Not only can the queries be inappropriate to the child’s stultified upbringing, but the combined effect of an orphan's earliest diagnoses with the neglect in the baby house can confound even a careful examiner. One psychiatrist working in an internat told us, "We have an orphan who got a job in our institution. I supervise her. She's debil. But everything is mixed up—what’s the result of congenital retardation and what is neglect? It's hard to tell after a certain point."180

Justice denied: the right to appeal diagnosis

Under Russian law, orphans have a right to appeal their diagnoses, particularly since “the development of intelligence is very unpredictable and at certain stages intelligence can change noticeably,” we were told by an official of the Ministry of Labor and Social Development.181 Valentina V. Terekhina went on to explain to Human Rights Watch:

I used to be a member of the commission myself and if there are (sic) any suspicions that we are not right, then the decision is made in the interest of the child...The management of all institutions have all rights to apply to the commission for a new examination of the child.
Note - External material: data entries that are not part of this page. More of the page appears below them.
===== src/rtl/seg7_mux_drv_if.sv =====
// Pin bundle between user logic and the multiplexed 7-segment driver.
// The master side owns the value/control inputs; the slave side (the
// driver) owns the segment, anode and frame outputs. DIGITS must match
// the driver instance it is connected to.
interface seg7_mux_drv_if #(
  parameter int DIGITS = 4
);

  // Control and value inputs to the driver.
  logic                  EN;
  logic                  LZ_SUP;
  logic [3:0]            BRIGHT;
  logic                  LOAD;
  logic [4*DIGITS-1:0]   BIN;
  logic [DIGITS-1:0]     DP_IN;

  // Pin-side outputs (all active low except FRAME).
  logic [6:0]            SEG;
  logic                  DP_OUT;
  logic [DIGITS-1:0]     AN;
  logic                  FRAME;

  modport master (
    output EN, LZ_SUP, BRIGHT, LOAD, BIN, DP_IN,
    input  SEG, DP_OUT, AN, FRAME
  );

  modport slave (
    input  EN, LZ_SUP, BRIGHT, LOAD, BIN, DP_IN,
    output SEG, DP_OUT, AN, FRAME
  );

endinterface


===== src/rtl/seg7_mux_drv.sv =====
// Multiplexed common-anode 7-segment driver for DIGITS digits.
// Each digit owns a slot of 16 brightness phases of PHASE_LEN cycles each.
// Values are double-buffered: LOAD fills a pending buffer, which is moved
// into the display buffer only at the frame wrap, so a frame never tears.
// All pin outputs are registered one cycle behind the counter state.
module seg7_mux_drv #(
  parameter int DIGITS    = 4,
  parameter int PHASE_LEN = 3125
) (
  input logic           CLK,
  input logic           RST_N,
  seg7_mux_drv_if.slave bus
);

  localparam int SUB_W = (PHASE_LEN > 1) ? $clog2(PHASE_LEN) : 1;
  localparam int DIG_W = (DIGITS > 1) ? $clog2(DIGITS) : 1;

  localparam logic [SUB_W-1:0] SUB_LAST = SUB_W'(PHASE_LEN - 1);
  localparam logic [DIG_W-1:0] DIG_LAST = DIG_W'(DIGITS - 1);

  // Scan counters.
  logic [SUB_W-1:0]      sub_cnt;
  logic [3:0]            phase;
  logic [DIG_W-1:0]      dig;

  logic                  sub_wrap;
  logic                  phase_wrap;
  logic                  frame_wrap;

  // Double-buffered digit values.
  logic [4*DIGITS-1:0]   pend_bin;
  logic [DIGITS-1:0]     pend_dp;
  logic                  pend_valid;
  logic [4*DIGITS-1:0]   disp_bin;
  logic [DIGITS-1:0]     disp_dp;

  // Per-cycle selection results feeding the output registers.
  logic [3:0]            cur_nib;
  logic                  cur_dp;
  logic [DIGITS-1:0]     supp;
  logic                  zero_run;
  logic                  ghost;
  logic                  lit;
  logic [DIGITS-1:0]     an_next;
  logic                  frame_start;

  function automatic logic [6:0] hex_glyph(input logic [3:0] nib);
    logic [6:0] g;
    case (nib)
      4'h0:    g = 7'h40;
      4'h1:    g = 7'h79;
      4'h2:    g = 7'h24;
      4'h3:    g = 7'h30;
      4'h4:    g = 7'h19;
      4'h5:    g = 7'h12;
      4'h6:    g = 7'h02;
      4'h7:    g = 7'h78;
      4'h8:    g = 7'h00;
      4'h9:    g = 7'h10;
      4'hA:    g = 7'h08;
      4'hB:    g = 7'h03;
      4'hC:    g = 7'h46;
      4'hD:    g = 7'h21;
      4'hE:    g = 7'h06;
      default: g = 7'h0E;
    endcase
    return g;
  endfunction

  assign sub_wrap    = (sub_cnt == SUB_LAST);
  assign phase_wrap  = sub_wrap && (phase == 4'hF);
  assign frame_wrap  = phase_wrap && (dig == DIG_LAST);
  assign frame_start = (dig == '0) && (phase == 4'h0) && (sub_cnt == '0);

  // Free-running scan: sub-counter -> brightness phase -> digit index.
  always_ff @(posedge CLK) begin
    if (!RST_N) begin
      sub_cnt <= '0;
      phase   <= '0;
      dig     <= '0;
    end else begin
      sub_cnt <= sub_wrap ? '0 : sub_cnt + 1'b1;
      if (sub_wrap) begin
        phase <= phase + 4'h1;
      end
      if (phase_wrap) begin
        dig <= (dig == DIG_LAST) ? '0 : dig + 1'b1;
      end
    end
  end

  // Pending/display buffering; a LOAD landing on the wrap cycle bypasses
  // the pending buffer so it is shown in the frame that is starting.
  always_ff @(posedge CLK) begin
    if (!RST_N) begin
      pend_bin   <= '0;
      pend_dp    <= '0;
      pend_valid <= 1'b0;
      disp_bin   <= '0;
      disp_dp    <= '0;
    end else if (frame_wrap) begin
      if (bus.LOAD) begin
        disp_bin <= bus.BIN;
        disp_dp  <= bus.DP_IN;
      end else if (pend_valid) begin
        disp_bin <= pend_bin;
        disp_dp  <= pend_dp;
      end
      pend_valid <= 1'b0;
    end else if (bus.LOAD) begin
      pend_bin   <= bus.BIN;
      pend_dp    <= bus.DP_IN;
      pend_valid <= 1'b1;
    end
  end

  // Leading-zero map: walk from the most significant digit down, a digit is
  // blank while every nibble from it upward is zero; digit 0 always shows.
  always_comb begin
    supp     = '0;
    zero_run = 1'b1;
    for (int unsigned k = 0; k < DIGITS; k++) begin
      zero_run = zero_run && (disp_bin[(DIGITS-1-k)*4 +: 4] == 4'h0);
      supp[DIGITS-1-k] = bus.LZ_SUP && (k != DIGITS-1) && zero_run;
    end
  end

  // Lit decision and anode pattern for the digit currently being scanned;
  // the last sub-cycle of every slot is dark so anodes never overlap.
  always_comb begin
    cur_nib = disp_bin[int'(dig)*4 +: 4];
    cur_dp  = disp_dp[dig];
    ghost   = (phase == 4'hF) && sub_wrap;
    lit     = bus.EN && (phase <= bus.BRIGHT) && !supp[dig] && !ghost;
    an_next = '1;
    for (int unsigned i = 0; i < DIGITS; i++) begin
      an_next[i] = !(lit && (dig == DIG_W'(i)));
    end
  end

  // Registered pin outputs.
  always_ff @(posedge CLK) begin
    if (!RST_N) begin
      bus.AN     <= '1;
      bus.SEG    <= 7'h7F;
      bus.DP_OUT <= 1'b1;
      bus.FRAME  <= 1'b0;
    end else begin
      bus.AN     <= an_next;
      bus.SEG    <= lit ? hex_glyph(cur_nib) : 7'h7F;
      bus.DP_OUT <= lit ? ~cur_dp : 1'b1;
      bus.FRAME  <= frame_start;
    end
  end

endmodule


===== src/flat_wrapper.sv =====
// flat-port wrapper written by rule: the top's interface ports become plain ports
module seg7_mux_drv_flat 
#(
  parameter int DIGITS    = 4,
  parameter int PHASE_LEN = 3125
)
  (CLK, RST_N, bus_EN, bus_LZ_SUP, bus_BRIGHT, bus_LOAD, bus_BIN, bus_DP_IN, bus_SEG, bus_DP_OUT, bus_AN, bus_FRAME);
  seg7_mux_drv_if #(.DIGITS(DIGITS)) bus_i ();
  input logic CLK;
  input logic RST_N;
  input wire logic [$bits(bus_i.EN)-1:0] bus_EN;
  input wire logic [$bits(bus_i.LZ_SUP)-1:0] bus_LZ_SUP;
  input wire logic [$bits(bus_i.BRIGHT)-1:0] bus_BRIGHT;
  input wire logic [$bits(bus_i.LOAD)-1:0] bus_LOAD;
  input wire logic [$bits(bus_i.BIN)-1:0] bus_BIN;
  input wire logic [$bits(bus_i.DP_IN)-1:0] bus_DP_IN;
  output wire logic [$bits(bus_i.SEG)-1:0] bus_SEG;
  output wire logic [$bits(bus_i.DP_OUT)-1:0] bus_DP_OUT;
  output wire logic [$bits(bus_i.AN)-1:0] bus_AN;
  output wire logic [$bits(bus_i.FRAME)-1:0] bus_FRAME;
  assign bus_i.EN = bus_EN;
  assign bus_i.LZ_SUP = bus_LZ_SUP;
  assign bus_i.BRIGHT = bus_BRIGHT;
  assign bus_i.LOAD = bus_LOAD;
  assign bus_i.BIN = bus_BIN;
  assign bus_i.DP_IN = bus_DP_IN;
  assign bus_SEG = bus_i.SEG;
  assign bus_DP_OUT = bus_i.DP_OUT;
  assign bus_AN = bus_i.AN;
  assign bus_FRAME = bus_i.FRAME;
  seg7_mux_drv #(.DIGITS(DIGITS), .PHASE_LEN(PHASE_LEN)) u_core (.CLK(CLK), .RST_N(RST_N), .bus(bus_i));
endmodule

===== config.mk =====
export PLATFORM = sky130hd
export DESIGN_NAME = seg7_mux_drv_flat
export DESIGN_NICKNAME = d
export VERILOG_FILES = /design/src/rtl/seg7_mux_drv_if.sv /design/src/rtl/seg7_mux_drv.sv /design/src/flat_wrapper.sv
export SDC_FILE = /design/constraint.sdc
export NUM_CORES = 1
export LEC_CHECK = 0
export BUFFER_PORTS_ARGS = -buffer_cell sky130_fd_sc_hd__buf_2
export CAP_MARGIN = 40
export CORE_MARGIN = 2
export CORE_UTILIZATION = 50
export CTS_BUF_LIST = sky130_fd_sc_hd__clkbuf_16
export CTS_CLUSTER_SIZE = 14
export DETAILED_ROUTE_END_ITERATION = 6
export GPL_ROUTABILITY_DRIVEN = 0
export PLACE_DENSITY = 0.76
export SYNTH_ARGS = -nofsm -noshare
export SYNTH_HDL_FRONTEND = slang
export SYNTH_SLANG_ARGS = --single-unit

===== constraint.sdc =====
create_clock -name CLK -period 2.3 [get_ports CLK]
set_input_delay 0.23 -clock CLK [delete_from_list [all_inputs] [get_ports CLK]]
set_output_delay 0.23 -clock CLK [all_outputs]
set_load 0.005 [all_outputs]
And actually those children who have parents and they don’t agree with the diagnosis have the right to appeal it.182

In practice, it is nearly impossible for a four-year-old in state care to appeal his or her diagnosis. One international charity worker described this bind to Human Rights Watch, and further expressed her concern that some diagnoses are made to discipline difficult children, "Parents have the right to insist that their kids get a reassessment. But what if the child has no parents. I asked this of someone from a regional children's home and she just looked at me. Obviously this hadn't occurred to her.”183 The charity worker went on:

The children I know who were sent to internaty are not all mentally handicapped. One was sent to a mental institution because the director was offended by the family. One older child was sent to a mental institution because he was smoking.184

While scores of specific cases of misdiagnosis are well known to the concerned staff and charity workers we interviewed, many children will never get to tell what their experience was, having been delayed and handicapped, and never taught to speak.
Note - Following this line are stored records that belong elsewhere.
$ cat config.mk
export PLATFORM = sky130hd
export DESIGN_NAME = ecc_scrub_ctrl
export DESIGN_NICKNAME = d
export VERILOG_FILES = /design/src/rtl/ecc_scrub_pkg.sv /design/src/rtl/ecc_scrub_timer.sv /design/src/rtl/ecc_scrub_ctrl.sv
export SDC_FILE = /design/constraint.sdc
export NUM_CORES = 1
export LEC_CHECK = 0
export BUFFER_PORTS_ARGS = -buffer_cell sky130_fd_sc_hd__buf_4
export CORE_ASPECT_RATIO = 1.5
export CORE_MARGIN = 4
export CORE_UTILIZATION = 25
export DETAILED_ROUTE_END_ITERATION = 10
export SYNTH_ARGS = -nofsm -noshare
export SYNTH_HDL_FRONTEND = slang
export SYNTH_SLANG_ARGS = --single-unit
$ cat constraint.sdc
create_clock -name clock -period 4.15 [get_ports clock]
set_input_delay 0.83 -clock clock [delete_from_list [all_inputs] [get_ports clock]]
set_output_delay 0.83 -clock clock [all_outputs]
set_load 0.01 [all_outputs]
$ cat src/rtl/ecc_scrub_pkg.sv
// Shared types and helpers for the ECC background scrubber.
// Holds the FSM state encoding, the SECDED width rule and counter saturation.
package ecc_scrub_pkg;

  typedef enum logic [2:0] {
    ST_IDLE,
    ST_WAIT,
    ST_RD,
    ST_CHK,
    ST_WR
  } scrub_state_t;

  localparam int TIMER_W = 16;
  localparam logic [15:0] CNT_SAT = 16'hFFFF;

  // Hamming check bits r satisfy 2^r >= data + r + 1; one extra overall parity bit.
  function automatic int secded_width(input int data_w);
    int r;
    r = 0;
    while ((1 << r) < (data_w + r + 1)) r++;
    return data_w + r + 1;
  endfunction

  function automatic logic [15:0] sat_inc(input logic [15:0] v);
    return (v == CNT_SAT) ? v : v + 16'd1;
  endfunction

endpackage

$ cat src/rtl/ecc_scrub_timer.sv
// Loadable down-counter pacing the gap between word scrubs.
// Load wins over decrement; the count parks at zero.
module ecc_scrub_timer
  import ecc_scrub_pkg::*;
(
  input  logic               clock,
  input  logic               reset_n,
  input  logic               load,
  input  logic [TIMER_W-1:0] load_val,
  input  logic               dec,
  output logic               zero
);

  logic [TIMER_W-1:0] count;

  always_ff @(posedge clock or negedge reset_n) begin
    if (!reset_n) begin
      count <= '0;
    end else if (load) begin
      count <= load_val;
    end else if (dec && (count != '0)) begin
      count <= count - TIMER_W'(1);
    end
  end

  assign zero = (count == '0);

endmodule

$ cat src/rtl/ecc_scrub_ctrl.sv
// Background scrubber: walks all addresses, reads each codeword through the
// shared SECDED decoder, writes back single-bit fixes and logs double-bit errors.
module ecc_scrub_ctrl
  import ecc_scrub_pkg::*;
#(
  parameter int ADDR_W = 4,
  parameter int DATA_W = 8,
  parameter int CODE_W = secded_width(DATA_W)
) (
  input  logic              clock,
  input  logic              reset_n,
  input  logic              scrub_en,
  input  logic [15:0]       interval,
  input  logic              host_busy,
  output logic              mem_req,
  output logic              mem_we,
  output logic [ADDR_W-1:0] mem_addr,
  output logic [CODE_W-1:0] mem_wdata,
  input  logic [CODE_W-1:0] mem_rdata,
  input  logic              mem_ack,
  output logic [CODE_W-1:0] dec_code,
  input  logic [CODE_W-1:0] dec_fixed,
  input  logic              dec_sbe,
  input  logic              dec_dbe,
  output logic [15:0]       sbe_count,
  output logic [15:0]       dbe_count,
  output logic [ADDR_W-1:0] dbe_addr,
  output logic              dbe_irq,
  output logic              pass_done
);

  scrub_state_t state_q, state_d;

  logic [ADDR_W-1:0] addr_q, addr_d;
  logic [ADDR_W-1:0] maddr_d, dbe_addr_d;
  logic [CODE_W-1:0] wdata_d, code_d;
  logic [15:0]       sbe_d, dbe_d;
  logic              req_d, we_d, irq_d, done_d;
  logic              timer_load, timer_dec, timer_zero;
  logic              advance;

  ecc_scrub_timer u_timer (
    .clock    (clock),
    .reset_n  (reset_n),
    .load     (timer_load),
    .load_val (interval),
    .dec      (timer_dec),
    .zero     (timer_zero)
  );

  always_ff @(posedge clock or negedge reset_n) begin
    if (!reset_n) begin
      state_q <= ST_IDLE;
    end else begin
      state_q <= state_d;
    end
  end

  // Every output is computed one cycle ahead here so it leaves a flop;
  // a pending transaction always finishes even if scrub_en drops meanwhile.
  always_comb begin
    state_d    = state_q;
    addr_d     = addr_q;
    timer_load = 1'b0;
    timer_dec  = 1'b0;
    advance    = 1'b0;
    req_d      = 1'b0;
    we_d       = 1'b0;
    maddr_d    = mem_addr;
    wdata_d    = mem_wdata;
    code_d     = dec_code;
    sbe_d      = sbe_count;
    dbe_d      = dbe_count;
    dbe_addr_d = dbe_addr;
    irq_d      = 1'b0;
    done_d     = 1'b0;

    unique case (state_q)
      ST_IDLE: begin
        if (scrub_en) begin
          timer_load = 1'b1;
          state_d    = ST_WAIT;
        end
      end
      ST_WAIT: begin
        if (!scrub_en) begin
          state_d = ST_IDLE;
        end else if (timer_zero && !host_busy) begin
          state_d = ST_RD;
          req_d   = 1'b1;
          maddr_d = addr_q;
        end else begin
          timer_dec = 1'b1;
        end
      end
      ST_RD: begin
        req_d = 1'b1;
        if (mem_ack) begin
          req_d   = 1'b0;
          code_d  = mem_rdata;
          state_d = ST_CHK;
        end
      end
      ST_CHK: begin
        if (dec_dbe) begin
          dbe_d      = sat_inc(dbe_count);
          dbe_addr_d = addr_q;
          irq_d      = 1'b1;
          advance    = 1'b1;
        end else if (dec_sbe) begin
          sbe_d   = sat_inc(sbe_count);
          wdata_d = dec_fixed;
          req_d   = 1'b1;
          we_d    = 1'b1;
          maddr_d = addr_q;
          state_d = ST_WR;
        end else begin
          advance = 1'b1;
        end
      end
      ST_WR: begin
        req_d = 1'b1;
        we_d  = 1'b1;
        if (mem_ack) begin
          req_d   = 1'b0;
          we_d    = 1'b0;
          advance = 1'b1;
        end
      end
      default: state_d = ST_IDLE;
    endcase

    if (advance) begin
      addr_d = addr_q + ADDR_W'(1);
      done_d = &addr_q;
      if (scrub_en) begin
        state_d    = ST_WAIT;
        timer_load = 1'b1;
      end else begin
        state_d = ST_IDLE;
      end
    end
  end

  always_ff @(posedge clock or negedge reset_n) begin
    if (!reset_n) begin
      addr_q    <= '0;
      mem_req   <= 1'b0;
      mem_we    <= 1'b0;
      mem_addr  <= '0;
      mem_wdata <= '0;
      dec_code  <= '0;
      sbe_count <= '0;
      dbe_count <= '0;
      dbe_addr  <= '0;
      dbe_irq   <= 1'b0;
      pass_done <= 1'b0;
    end else begin
      addr_q    <= addr_d;
      mem_req   <= req_d;
      mem_we    <= we_d;
      mem_addr  <= maddr_d;
      mem_wdata <= wdata_d;
      dec_code  <= code_d;
      sbe_count <= sbe_d;
      dbe_count <= dbe_d;
      dbe_addr  <= dbe_addr_d;
      dbe_irq   <= irq_d;
      pass_done <= done_d;
    end
  end

endmodule
Word level (Yosys, flattened, before mapping)
Index checks and enable logic that the tools add are counted.
{"block": "op_classes", "n_eq_ne": 16, "mux": 37, "bitwise_logic": 3, "n_reduce_logical": 17, "add_sub_neg": 4}
{"operator": "16-bit by 1-bit adder with 16-bit output (second input constant)", "n": 2}
{"operator": "16-bit == test (second input constant)", "n": 2}
{"operator": "16-bit 2-to-1 mux", "n": 2}
{"operator": "3-bit 2-to-1 mux", "n": 7}
{"operator": "1-bit 2-to-1 mux", "n": 19}
{"operator": "16-bit zero test", "n": 1}
{"operator": "4-bit 2-to-1 mux", "n": 4}
{"operator": "16-bit nonzero test", "n": 1}
{"operator": "16-bit by 1-bit subtractor with 16-bit output (second input constant)", "n": 1}
{"operator": "3-bit one-hot mux with 5 select lines", "n": 1}
{"operator": "3-bit inequality test (second input constant)", "n": 4}
{"operator": "2-bit inequality test (second input constant)", "n": 5}
{"operator": "4-bit one-hot mux with 2 select lines", "n": 1}
{"operator": "4-bit AND reduction", "n": 2}
{"operator": "3-bit by 2-bit == test with 1-bit output (second input constant)", "n": 2}
{"operator": "3-bit AND reduction", "n": 2}
{"operator": "6-bit AND reduction", "n": 1}
{"operator": "5-bit AND reduction", "n": 1}
{"operator": "4-bit by 1-bit adder with 4-bit output (second input constant)", "n": 1}
{"operator": "4-bit inequality test (second input constant)", "n": 1}
{"operator": "1-bit one-hot mux with 2 select lines", "n": 2}
{"operator": "2-bit AND reduction", "n": 2}
{"operator": "2-bit nonzero test", "n": 2}
{"operator": "3-bit by 1-bit == test with 1-bit output (second input constant)", "n": 1}
{"operator": "other kinds (7)", "n": 10}
{"block": "word_totals", "reg_bits": 93, "word_cells": 90, "output_inout_bits": 70}

Longest topological paths before layout
{"block": "logic_depth", "ltp_word": 8, "ltp_mapped": 7, "ltp_nobuf": 6}

By module
From an unflattened synthesis, not the netlist that was laid out.
{"block": "unflattened", "cells_unflattened": 374, "hier_area_um2": 4316.6}
{"mod": "ecc_scrub_ctrl", "area_each_um2": 3309.4, "cells_per_inst": 263, "instances": 1, "seq_area_each_um2": 1926.8}
{"mod": "ecc_scrub_timer", "area_each_um2": 1007.2, "cells_per_inst": 111, "instances": 1, "seq_area_each_um2": 400.4}

Worst setup path before layout
OpenSTA, ideal clock, no wires.
{"block": "synth_path", "kind": "in2reg", "start": "in scrub_en", "end": "reg u_timer.count[13]", "slack_ns": 1.883, "stages": 5, "setup_ns": 0.082, "n_path_buf": 1, "arrival_ns": 2.185, "path_cell_list": "nand4bb_1 clkbuf_1 or4_4 a2111o_1 a31oi_1"}
{"block": "synth_between", "elab_chain_cells": 5, "elab_cells_between_ends": 9}
{"item": "start, declared", "line": "ecc_scrub_ctrl.sv:12", "rtl": "input logic scrub_en,"}
{"item": "1-bit 2-to-1 mux", "line": "ecc_scrub_ctrl.sv:80", "rtl": "if (scrub_en) begin"}
{"item": "1-bit 2-to-1 mux", "line": "ecc_scrub_ctrl.sv:78", "rtl": "unique case (state_q)"}
{"item": "1-bit 2-to-1 mux", "line": "ecc_scrub_ctrl.sv:136", "rtl": "if (scrub_en) begin"}
{"item": "1-bit 2-to-1 mux", "line": "ecc_scrub_ctrl.sv:133", "rtl": "if (advance) begin"}
{"item": "16-bit 2-to-1 mux / 2-bit nonzero test (equally long branches)"}
{"item": "end signal, assigned", "line": "ecc_scrub_timer.sv:20", "rtl": "count <= load_val;"}
{"item": "end signal, assigned", "line": "ecc_scrub_timer.sv:22", "rtl": "count <= count - TIMER_W'(1);"}
{"item": "end, declared", "line": "ecc_scrub_timer.sv:14", "rtl": "logic [TIMER_W-1:0] count;"}
Parallel ways exist; a longest one is shown, timed or not.
A chain may end at the register's enable or synchronous reset.

Worst setup path in the final report
{"block": "layout_path", "start": "in scrub_en", "end": "reg u_timer.count[9]"}
Same word-level chain as after synthesis.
But another group, interviewed by Human Rights Watch, is capable of describing the terrible impact on their lives, and some even recall their encounter with the Russian Psychological-Medical-Pedagogical Commission. Now in their teens, these orphans are in a category of luckier oligophrenics, because they were diagnosed as only “lightly” debil and thereby spared the damning judgment of being ineducable. They have instead been channeled to special institutions run by the Ministry of Education, which provide minimal classroom schooling, followed by vocational training in a Pedagogical Technical Department (PTU).
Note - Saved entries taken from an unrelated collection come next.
**config.mk**
```make
export PLATFORM = sky130hd
export DESIGN_NAME = nvram_uploader
export DESIGN_NICKNAME = d
export VERILOG_FILES = /design/src/rtl/nvram_uploader.sv
export SDC_FILE = /design/constraint.sdc
export NUM_CORES = 1
export LEC_CHECK = 0
export CAP_MARGIN = 40
export CORE_MARGIN = 2
export CORE_UTILIZATION = 39
export DETAILED_ROUTE_END_ITERATION = 10
export PLACE_DENSITY = 0.85
export SYNTH_ARGS = -nofsm -noshare
export SYNTH_HDL_FRONTEND = slang
export SYNTH_SLANG_ARGS = --single-unit
```
**constraint.sdc**
```tcl
create_clock -name clk_sys -period 1.9 [get_ports clk_sys]
set_clock_uncertainty 0.05 [all_clocks]
set_input_delay 0.57 -clock clk_sys [delete_from_list [all_inputs] [get_ports clk_sys]]
set_output_delay 0.57 -clock clk_sys [all_outputs]
set_load 0.01 [all_outputs]
```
As Human Rights Watch learned during a visit to a relatively well-organized PTU several hours northeast of Moscow, the discriminatory diagnosis of “oligophrenia” remains in the orphans' official files and stalks them into adulthood. According to a report by a leading charity in Moscow, it prevents them from applying for a driver's license.185 Moreover, the compound stigma of abandonment and "small brain" is recorded in black and white in their personal file, which follows them from institution to institution, and can only hamper their efforts to establish themselves in society and earn a living.186

In a meeting with about ten articulate girls and boys and two resident vospitateli who were unusual in their strong advocacy for the children, Human Rights Watch noted the "Catch-22" that traps these orphans in several respects. The children said that they wished to apply to have their diagnosis lifted from their file, but they must have finished eight years of standard school in order to apply to the commission for a re-analysis. As light oligophrenics, however, they have onlyhad access to the equivalent of six years of standard school. According to the vospitatel' at the PTU, there are no teachers available to help them make up the extra two years.187

Even if there were a remedial school for these children, the vospitatel' explained that they would still need individual tutoring, "because if they haven't had the chance to catch up to the level of standard education by a certain stage, kids don't learn as well. We know two boys who were eager and willing to catch up, but it turned out to be too hard."188

The children, between fifteen and eighteen years of age, are now enrolled for about two years at the PTU to receive training toward trades including carpentry, sewing, and baking. They are angry that their basic rights are restricted because of the prejudicial diagnosis of oligophrenia in their files.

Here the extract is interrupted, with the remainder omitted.